** EXERCISE AIM **
Lift out, unaltered, the lines of the material below between the line holding "export IMPL_power_total_uw=9730" and the line holding "export IMPL_path_buf_inv=3", counting both.

** Opening MATERIAL SUPPLIED block **

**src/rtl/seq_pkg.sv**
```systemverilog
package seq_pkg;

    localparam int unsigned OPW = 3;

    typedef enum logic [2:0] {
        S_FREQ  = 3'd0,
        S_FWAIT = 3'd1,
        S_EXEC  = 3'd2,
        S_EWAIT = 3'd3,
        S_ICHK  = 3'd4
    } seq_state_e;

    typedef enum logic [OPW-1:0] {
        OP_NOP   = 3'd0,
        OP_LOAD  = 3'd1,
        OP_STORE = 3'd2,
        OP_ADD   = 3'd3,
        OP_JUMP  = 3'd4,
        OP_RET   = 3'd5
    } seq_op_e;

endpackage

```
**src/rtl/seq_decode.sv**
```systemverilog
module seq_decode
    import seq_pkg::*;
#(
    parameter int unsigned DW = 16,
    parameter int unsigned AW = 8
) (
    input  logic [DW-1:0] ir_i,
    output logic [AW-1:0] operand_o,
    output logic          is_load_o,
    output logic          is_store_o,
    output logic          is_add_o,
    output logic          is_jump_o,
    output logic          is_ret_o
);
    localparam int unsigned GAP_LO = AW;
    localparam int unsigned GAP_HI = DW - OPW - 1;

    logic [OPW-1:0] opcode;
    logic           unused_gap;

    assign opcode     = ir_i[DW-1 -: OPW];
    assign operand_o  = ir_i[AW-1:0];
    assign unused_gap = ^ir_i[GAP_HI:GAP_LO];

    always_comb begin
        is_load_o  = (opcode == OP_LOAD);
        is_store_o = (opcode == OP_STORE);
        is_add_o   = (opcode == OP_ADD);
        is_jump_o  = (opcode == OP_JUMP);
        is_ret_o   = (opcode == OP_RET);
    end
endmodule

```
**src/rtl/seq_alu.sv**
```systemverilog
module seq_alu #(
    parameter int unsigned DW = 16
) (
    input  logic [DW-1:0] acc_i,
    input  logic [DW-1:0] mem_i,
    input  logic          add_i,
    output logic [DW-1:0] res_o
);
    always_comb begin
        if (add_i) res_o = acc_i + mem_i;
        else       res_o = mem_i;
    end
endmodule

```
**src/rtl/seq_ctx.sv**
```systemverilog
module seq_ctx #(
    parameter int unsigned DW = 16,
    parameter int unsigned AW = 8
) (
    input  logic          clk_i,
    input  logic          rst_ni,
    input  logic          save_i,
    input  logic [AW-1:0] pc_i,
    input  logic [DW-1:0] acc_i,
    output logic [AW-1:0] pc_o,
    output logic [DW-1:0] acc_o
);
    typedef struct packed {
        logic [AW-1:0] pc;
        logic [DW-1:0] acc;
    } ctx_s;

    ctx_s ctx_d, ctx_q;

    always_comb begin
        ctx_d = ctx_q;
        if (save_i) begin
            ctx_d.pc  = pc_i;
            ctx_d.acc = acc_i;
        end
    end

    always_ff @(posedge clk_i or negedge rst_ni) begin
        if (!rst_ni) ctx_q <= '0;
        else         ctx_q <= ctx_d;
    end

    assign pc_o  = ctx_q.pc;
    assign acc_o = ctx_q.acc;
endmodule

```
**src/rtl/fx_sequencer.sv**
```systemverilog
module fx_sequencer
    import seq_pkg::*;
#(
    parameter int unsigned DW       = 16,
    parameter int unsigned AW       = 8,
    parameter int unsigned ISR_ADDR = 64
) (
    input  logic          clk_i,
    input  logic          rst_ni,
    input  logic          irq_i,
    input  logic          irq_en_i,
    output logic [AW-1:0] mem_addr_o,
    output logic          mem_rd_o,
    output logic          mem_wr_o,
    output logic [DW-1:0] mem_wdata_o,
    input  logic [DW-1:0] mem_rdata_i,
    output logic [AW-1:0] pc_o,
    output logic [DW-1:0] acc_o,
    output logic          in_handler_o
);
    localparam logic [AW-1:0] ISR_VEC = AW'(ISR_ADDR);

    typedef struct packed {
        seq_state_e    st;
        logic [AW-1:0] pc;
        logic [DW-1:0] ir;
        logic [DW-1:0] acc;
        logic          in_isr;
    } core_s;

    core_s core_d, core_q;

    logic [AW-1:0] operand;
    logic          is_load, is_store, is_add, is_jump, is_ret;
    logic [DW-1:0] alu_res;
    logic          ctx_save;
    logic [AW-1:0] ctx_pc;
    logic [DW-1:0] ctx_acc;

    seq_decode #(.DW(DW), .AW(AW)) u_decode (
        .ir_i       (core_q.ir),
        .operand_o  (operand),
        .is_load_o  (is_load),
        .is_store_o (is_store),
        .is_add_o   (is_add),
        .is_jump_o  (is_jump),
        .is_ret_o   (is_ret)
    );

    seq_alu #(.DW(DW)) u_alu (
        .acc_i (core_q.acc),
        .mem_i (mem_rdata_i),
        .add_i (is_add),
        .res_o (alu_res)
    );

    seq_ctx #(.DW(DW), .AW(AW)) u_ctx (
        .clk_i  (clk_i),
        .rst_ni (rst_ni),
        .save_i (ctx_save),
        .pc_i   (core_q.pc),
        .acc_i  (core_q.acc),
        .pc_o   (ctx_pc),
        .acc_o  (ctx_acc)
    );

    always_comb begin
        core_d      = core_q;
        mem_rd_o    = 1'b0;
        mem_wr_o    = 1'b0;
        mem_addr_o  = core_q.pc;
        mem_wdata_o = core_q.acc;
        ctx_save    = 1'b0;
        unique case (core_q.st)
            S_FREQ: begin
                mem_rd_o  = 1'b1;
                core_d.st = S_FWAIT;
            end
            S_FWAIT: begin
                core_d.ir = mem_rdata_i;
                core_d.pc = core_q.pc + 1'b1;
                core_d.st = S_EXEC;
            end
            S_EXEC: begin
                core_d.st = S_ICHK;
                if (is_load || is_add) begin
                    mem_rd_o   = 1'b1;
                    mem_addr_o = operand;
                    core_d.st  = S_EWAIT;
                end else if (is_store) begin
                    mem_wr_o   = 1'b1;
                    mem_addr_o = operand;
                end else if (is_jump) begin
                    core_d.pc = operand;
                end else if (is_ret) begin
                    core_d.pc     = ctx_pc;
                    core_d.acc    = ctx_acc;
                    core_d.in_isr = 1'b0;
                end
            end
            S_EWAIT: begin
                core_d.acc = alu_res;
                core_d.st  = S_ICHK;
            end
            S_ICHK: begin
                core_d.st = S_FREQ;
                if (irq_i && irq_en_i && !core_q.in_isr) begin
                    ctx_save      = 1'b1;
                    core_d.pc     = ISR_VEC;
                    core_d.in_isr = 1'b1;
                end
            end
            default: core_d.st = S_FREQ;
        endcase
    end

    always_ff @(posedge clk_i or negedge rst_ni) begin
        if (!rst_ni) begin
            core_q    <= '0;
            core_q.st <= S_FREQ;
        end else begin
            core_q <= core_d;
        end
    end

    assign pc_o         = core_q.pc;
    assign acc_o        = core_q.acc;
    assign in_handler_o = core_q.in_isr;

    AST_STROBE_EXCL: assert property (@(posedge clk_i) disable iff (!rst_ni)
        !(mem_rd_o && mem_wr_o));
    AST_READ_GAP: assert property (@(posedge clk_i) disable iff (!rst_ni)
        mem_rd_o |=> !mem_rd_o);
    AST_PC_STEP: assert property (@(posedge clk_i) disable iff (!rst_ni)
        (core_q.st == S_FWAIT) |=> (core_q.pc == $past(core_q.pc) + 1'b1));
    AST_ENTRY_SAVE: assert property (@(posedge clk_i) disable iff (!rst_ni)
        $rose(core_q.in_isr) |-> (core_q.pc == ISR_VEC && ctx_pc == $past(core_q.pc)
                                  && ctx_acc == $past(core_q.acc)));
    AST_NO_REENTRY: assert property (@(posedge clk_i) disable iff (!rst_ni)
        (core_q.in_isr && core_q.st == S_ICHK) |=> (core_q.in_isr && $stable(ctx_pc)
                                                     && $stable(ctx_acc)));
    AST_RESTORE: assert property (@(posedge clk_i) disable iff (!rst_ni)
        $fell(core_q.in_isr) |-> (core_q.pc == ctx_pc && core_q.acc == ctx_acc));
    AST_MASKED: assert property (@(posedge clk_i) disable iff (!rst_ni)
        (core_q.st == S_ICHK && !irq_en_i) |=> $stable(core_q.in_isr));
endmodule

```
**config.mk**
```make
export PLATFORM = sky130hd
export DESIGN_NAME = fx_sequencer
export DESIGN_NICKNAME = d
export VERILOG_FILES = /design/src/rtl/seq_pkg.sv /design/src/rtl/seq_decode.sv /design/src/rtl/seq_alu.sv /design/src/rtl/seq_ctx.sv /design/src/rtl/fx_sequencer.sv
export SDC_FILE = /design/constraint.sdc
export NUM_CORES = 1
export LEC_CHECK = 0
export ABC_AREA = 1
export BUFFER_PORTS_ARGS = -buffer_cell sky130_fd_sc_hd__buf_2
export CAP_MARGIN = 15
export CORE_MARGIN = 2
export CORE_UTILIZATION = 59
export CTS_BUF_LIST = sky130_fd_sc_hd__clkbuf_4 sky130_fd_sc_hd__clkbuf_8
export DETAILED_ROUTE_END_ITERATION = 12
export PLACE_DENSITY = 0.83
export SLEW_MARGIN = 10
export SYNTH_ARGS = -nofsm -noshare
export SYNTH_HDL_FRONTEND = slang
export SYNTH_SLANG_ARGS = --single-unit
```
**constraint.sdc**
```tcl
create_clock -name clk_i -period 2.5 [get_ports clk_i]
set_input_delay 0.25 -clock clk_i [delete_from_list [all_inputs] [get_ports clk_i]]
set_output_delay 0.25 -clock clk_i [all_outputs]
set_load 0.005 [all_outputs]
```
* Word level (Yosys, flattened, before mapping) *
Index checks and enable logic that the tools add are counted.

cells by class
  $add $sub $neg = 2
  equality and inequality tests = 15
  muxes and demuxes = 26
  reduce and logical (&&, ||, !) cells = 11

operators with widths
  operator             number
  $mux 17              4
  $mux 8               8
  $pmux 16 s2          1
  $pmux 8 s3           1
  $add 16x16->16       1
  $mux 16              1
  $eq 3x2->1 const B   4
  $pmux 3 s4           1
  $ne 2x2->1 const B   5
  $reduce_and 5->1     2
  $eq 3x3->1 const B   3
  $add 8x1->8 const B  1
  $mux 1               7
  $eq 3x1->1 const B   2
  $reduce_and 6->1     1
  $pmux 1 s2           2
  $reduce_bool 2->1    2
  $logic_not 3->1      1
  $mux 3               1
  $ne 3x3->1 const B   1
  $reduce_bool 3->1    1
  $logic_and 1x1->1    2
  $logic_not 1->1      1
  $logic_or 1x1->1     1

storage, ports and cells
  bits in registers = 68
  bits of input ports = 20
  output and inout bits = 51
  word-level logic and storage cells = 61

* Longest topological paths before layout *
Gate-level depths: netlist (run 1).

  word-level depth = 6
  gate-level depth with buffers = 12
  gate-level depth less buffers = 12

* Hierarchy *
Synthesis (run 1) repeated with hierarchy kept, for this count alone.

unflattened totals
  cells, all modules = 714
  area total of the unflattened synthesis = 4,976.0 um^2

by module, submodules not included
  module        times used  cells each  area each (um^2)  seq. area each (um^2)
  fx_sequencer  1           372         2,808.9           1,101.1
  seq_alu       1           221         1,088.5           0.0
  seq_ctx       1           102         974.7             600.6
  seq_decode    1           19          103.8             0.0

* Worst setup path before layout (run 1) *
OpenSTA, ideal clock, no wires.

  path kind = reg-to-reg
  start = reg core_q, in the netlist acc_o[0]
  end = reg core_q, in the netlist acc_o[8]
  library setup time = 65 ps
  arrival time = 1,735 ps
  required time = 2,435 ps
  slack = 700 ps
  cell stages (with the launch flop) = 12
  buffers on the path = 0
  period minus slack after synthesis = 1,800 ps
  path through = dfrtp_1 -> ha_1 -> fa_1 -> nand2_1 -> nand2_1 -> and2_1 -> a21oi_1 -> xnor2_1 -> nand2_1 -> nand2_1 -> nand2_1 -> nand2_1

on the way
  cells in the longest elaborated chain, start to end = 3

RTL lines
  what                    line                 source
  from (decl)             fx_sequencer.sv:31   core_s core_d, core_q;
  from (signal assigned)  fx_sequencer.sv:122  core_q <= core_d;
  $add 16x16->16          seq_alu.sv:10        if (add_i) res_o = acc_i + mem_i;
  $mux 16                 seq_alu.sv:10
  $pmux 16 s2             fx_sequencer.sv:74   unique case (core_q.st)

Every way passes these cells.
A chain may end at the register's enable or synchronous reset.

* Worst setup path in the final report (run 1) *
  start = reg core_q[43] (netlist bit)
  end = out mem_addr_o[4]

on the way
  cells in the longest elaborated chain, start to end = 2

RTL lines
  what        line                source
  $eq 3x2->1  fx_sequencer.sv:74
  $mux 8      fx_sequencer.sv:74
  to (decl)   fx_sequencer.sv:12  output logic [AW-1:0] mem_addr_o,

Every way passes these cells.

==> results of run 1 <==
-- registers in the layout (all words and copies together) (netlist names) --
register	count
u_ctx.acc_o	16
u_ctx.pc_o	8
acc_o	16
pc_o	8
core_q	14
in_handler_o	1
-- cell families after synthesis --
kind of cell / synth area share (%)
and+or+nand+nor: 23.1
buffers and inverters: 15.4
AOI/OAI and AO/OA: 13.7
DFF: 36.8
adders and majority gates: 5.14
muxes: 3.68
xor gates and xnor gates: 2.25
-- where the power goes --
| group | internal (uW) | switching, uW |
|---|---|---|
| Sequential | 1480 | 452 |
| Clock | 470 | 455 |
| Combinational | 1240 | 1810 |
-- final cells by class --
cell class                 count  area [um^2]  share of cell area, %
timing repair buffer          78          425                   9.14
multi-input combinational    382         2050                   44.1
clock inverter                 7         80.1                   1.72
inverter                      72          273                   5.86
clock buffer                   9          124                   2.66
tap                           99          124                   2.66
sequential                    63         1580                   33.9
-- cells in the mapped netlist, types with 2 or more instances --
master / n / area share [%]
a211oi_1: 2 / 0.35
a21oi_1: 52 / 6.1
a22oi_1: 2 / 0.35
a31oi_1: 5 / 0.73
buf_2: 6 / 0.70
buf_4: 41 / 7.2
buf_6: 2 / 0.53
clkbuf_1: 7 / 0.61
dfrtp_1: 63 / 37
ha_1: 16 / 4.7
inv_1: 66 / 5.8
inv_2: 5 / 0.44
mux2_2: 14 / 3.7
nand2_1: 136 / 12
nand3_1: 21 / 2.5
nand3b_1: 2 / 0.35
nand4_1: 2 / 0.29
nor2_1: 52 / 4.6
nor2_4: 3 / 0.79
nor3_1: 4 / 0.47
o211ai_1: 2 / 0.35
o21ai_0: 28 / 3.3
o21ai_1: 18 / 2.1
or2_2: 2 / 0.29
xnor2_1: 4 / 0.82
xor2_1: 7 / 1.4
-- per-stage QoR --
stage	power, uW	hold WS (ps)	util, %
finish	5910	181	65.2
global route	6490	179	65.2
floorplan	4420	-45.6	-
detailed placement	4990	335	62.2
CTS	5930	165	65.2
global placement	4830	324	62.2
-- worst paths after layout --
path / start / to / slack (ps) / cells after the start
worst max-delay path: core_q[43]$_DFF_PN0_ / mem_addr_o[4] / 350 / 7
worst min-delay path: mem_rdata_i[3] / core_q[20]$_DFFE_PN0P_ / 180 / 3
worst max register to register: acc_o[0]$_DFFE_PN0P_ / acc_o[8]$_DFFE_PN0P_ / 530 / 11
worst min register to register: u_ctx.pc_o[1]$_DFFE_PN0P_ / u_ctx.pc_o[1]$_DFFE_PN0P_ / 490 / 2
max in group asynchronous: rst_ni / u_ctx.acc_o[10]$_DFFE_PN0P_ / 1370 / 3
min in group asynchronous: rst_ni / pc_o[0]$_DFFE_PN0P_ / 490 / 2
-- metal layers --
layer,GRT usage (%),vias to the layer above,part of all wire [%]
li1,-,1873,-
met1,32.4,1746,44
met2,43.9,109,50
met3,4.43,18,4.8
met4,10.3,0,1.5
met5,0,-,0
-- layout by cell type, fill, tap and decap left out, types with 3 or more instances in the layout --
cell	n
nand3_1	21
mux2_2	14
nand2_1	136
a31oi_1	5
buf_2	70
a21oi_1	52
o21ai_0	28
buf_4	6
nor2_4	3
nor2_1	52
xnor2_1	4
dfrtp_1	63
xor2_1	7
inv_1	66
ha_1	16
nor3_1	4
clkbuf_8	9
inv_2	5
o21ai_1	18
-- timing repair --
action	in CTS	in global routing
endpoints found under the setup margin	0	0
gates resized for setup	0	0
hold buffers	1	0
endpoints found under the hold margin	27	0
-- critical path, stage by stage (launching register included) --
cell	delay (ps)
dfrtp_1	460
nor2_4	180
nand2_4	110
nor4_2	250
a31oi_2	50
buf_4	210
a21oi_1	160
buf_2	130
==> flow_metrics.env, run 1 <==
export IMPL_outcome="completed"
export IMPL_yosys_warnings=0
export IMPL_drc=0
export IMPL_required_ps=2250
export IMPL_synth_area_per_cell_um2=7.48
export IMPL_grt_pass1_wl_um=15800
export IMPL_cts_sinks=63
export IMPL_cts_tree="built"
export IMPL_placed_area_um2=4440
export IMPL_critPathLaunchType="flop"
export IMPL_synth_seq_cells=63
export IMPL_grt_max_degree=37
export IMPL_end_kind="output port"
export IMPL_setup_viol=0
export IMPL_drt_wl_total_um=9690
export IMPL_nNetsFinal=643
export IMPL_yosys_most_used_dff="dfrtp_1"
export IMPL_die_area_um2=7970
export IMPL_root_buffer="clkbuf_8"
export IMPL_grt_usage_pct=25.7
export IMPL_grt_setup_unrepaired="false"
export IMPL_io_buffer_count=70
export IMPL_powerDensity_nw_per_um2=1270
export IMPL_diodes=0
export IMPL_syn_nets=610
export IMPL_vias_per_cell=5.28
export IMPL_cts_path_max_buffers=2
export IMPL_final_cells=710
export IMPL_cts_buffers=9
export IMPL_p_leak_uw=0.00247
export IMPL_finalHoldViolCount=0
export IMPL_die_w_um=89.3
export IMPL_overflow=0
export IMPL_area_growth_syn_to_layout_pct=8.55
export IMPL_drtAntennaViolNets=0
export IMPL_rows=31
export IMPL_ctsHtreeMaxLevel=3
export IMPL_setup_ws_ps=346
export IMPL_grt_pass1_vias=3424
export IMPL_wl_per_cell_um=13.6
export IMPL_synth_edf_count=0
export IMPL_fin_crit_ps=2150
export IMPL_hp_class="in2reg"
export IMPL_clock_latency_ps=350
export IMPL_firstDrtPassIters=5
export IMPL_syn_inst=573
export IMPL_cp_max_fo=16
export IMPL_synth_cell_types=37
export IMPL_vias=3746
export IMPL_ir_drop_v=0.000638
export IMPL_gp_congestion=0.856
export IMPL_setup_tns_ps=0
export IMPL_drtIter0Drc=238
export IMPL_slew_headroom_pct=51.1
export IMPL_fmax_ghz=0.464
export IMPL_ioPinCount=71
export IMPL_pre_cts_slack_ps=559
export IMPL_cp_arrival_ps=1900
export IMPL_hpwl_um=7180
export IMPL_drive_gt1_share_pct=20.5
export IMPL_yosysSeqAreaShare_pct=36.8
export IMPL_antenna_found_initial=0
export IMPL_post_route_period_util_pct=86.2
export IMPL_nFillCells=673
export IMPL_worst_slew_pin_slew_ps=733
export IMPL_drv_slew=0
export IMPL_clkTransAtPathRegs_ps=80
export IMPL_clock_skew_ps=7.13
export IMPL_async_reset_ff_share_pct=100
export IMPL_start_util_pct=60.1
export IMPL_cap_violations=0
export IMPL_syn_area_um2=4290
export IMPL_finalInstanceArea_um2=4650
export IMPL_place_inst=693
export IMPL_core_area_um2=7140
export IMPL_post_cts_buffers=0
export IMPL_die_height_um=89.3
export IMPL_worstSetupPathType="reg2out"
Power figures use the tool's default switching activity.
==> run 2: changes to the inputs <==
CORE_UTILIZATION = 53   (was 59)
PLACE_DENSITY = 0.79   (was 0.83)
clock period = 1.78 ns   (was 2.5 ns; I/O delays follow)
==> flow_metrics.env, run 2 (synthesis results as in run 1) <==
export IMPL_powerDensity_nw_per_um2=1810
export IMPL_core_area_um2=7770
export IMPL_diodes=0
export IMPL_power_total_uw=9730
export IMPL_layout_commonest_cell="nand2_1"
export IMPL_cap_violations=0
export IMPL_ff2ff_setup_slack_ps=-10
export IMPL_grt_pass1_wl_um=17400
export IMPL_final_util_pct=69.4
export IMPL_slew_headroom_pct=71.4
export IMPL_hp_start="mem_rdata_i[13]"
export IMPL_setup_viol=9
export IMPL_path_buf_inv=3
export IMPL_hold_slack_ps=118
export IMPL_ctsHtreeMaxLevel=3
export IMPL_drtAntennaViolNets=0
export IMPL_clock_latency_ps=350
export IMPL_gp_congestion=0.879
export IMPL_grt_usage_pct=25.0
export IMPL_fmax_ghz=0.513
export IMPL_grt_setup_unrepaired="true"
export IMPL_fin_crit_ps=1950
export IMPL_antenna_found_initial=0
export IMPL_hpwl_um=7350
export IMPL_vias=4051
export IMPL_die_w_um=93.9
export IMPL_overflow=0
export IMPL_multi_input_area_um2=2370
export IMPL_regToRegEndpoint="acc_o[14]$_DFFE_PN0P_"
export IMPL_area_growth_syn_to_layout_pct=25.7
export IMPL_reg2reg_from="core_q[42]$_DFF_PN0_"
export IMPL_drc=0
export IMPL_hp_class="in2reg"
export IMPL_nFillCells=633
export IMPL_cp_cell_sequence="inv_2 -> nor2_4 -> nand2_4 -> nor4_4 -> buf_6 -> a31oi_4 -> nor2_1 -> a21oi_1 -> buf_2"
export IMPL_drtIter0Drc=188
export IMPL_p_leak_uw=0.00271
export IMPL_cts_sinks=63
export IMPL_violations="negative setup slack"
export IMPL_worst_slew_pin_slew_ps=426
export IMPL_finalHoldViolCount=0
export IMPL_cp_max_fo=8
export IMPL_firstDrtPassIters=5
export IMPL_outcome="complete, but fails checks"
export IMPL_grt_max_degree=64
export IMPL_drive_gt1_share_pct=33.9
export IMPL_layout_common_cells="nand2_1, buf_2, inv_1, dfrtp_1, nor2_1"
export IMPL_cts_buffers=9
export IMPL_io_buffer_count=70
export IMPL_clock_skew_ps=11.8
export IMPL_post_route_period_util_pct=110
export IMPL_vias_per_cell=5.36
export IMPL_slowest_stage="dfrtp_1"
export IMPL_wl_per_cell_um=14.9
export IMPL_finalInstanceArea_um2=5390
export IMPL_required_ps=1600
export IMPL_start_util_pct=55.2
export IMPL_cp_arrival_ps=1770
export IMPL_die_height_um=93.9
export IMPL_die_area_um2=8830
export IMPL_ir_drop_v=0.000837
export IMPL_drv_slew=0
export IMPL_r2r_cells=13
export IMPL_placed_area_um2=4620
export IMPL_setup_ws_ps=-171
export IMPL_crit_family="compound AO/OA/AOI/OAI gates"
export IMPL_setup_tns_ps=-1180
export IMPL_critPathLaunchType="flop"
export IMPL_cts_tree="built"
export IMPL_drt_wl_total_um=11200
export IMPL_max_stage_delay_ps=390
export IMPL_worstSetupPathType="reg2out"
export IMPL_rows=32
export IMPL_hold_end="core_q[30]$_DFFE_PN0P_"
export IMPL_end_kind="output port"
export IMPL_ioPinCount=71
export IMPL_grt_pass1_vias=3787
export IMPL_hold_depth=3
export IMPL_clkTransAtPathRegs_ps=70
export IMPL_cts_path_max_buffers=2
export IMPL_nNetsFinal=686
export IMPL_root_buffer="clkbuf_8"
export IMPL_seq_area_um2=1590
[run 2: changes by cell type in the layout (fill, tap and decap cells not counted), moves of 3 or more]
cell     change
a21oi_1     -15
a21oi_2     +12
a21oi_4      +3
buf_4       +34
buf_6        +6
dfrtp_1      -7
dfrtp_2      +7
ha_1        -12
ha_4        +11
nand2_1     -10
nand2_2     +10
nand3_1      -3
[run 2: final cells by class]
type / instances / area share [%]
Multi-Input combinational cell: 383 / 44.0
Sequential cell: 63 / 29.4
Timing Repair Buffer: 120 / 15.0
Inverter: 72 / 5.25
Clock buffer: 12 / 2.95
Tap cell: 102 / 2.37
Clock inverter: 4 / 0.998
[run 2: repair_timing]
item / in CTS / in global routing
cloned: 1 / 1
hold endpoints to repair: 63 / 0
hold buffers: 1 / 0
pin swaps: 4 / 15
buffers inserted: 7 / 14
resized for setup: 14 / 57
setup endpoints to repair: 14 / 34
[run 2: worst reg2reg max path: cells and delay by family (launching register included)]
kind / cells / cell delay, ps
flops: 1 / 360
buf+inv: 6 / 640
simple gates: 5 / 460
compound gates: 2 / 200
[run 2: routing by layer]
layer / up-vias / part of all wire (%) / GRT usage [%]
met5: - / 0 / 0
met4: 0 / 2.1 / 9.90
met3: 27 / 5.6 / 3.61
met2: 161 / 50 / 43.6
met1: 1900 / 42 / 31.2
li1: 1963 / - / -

** Closing MATERIAL SUPPLIED block **

** TASK RESPONSE **
export IMPL_power_total_uw=9730
export IMPL_layout_commonest_cell="nand2_1"
export IMPL_cap_violations=0
export IMPL_ff2ff_setup_slack_ps=-10
export IMPL_grt_pass1_wl_um=17400
export IMPL_final_util_pct=69.4
export IMPL_slew_headroom_pct=71.4
export IMPL_hp_start="mem_rdata_i[13]"
export IMPL_setup_viol=9
export IMPL_path_buf_inv=3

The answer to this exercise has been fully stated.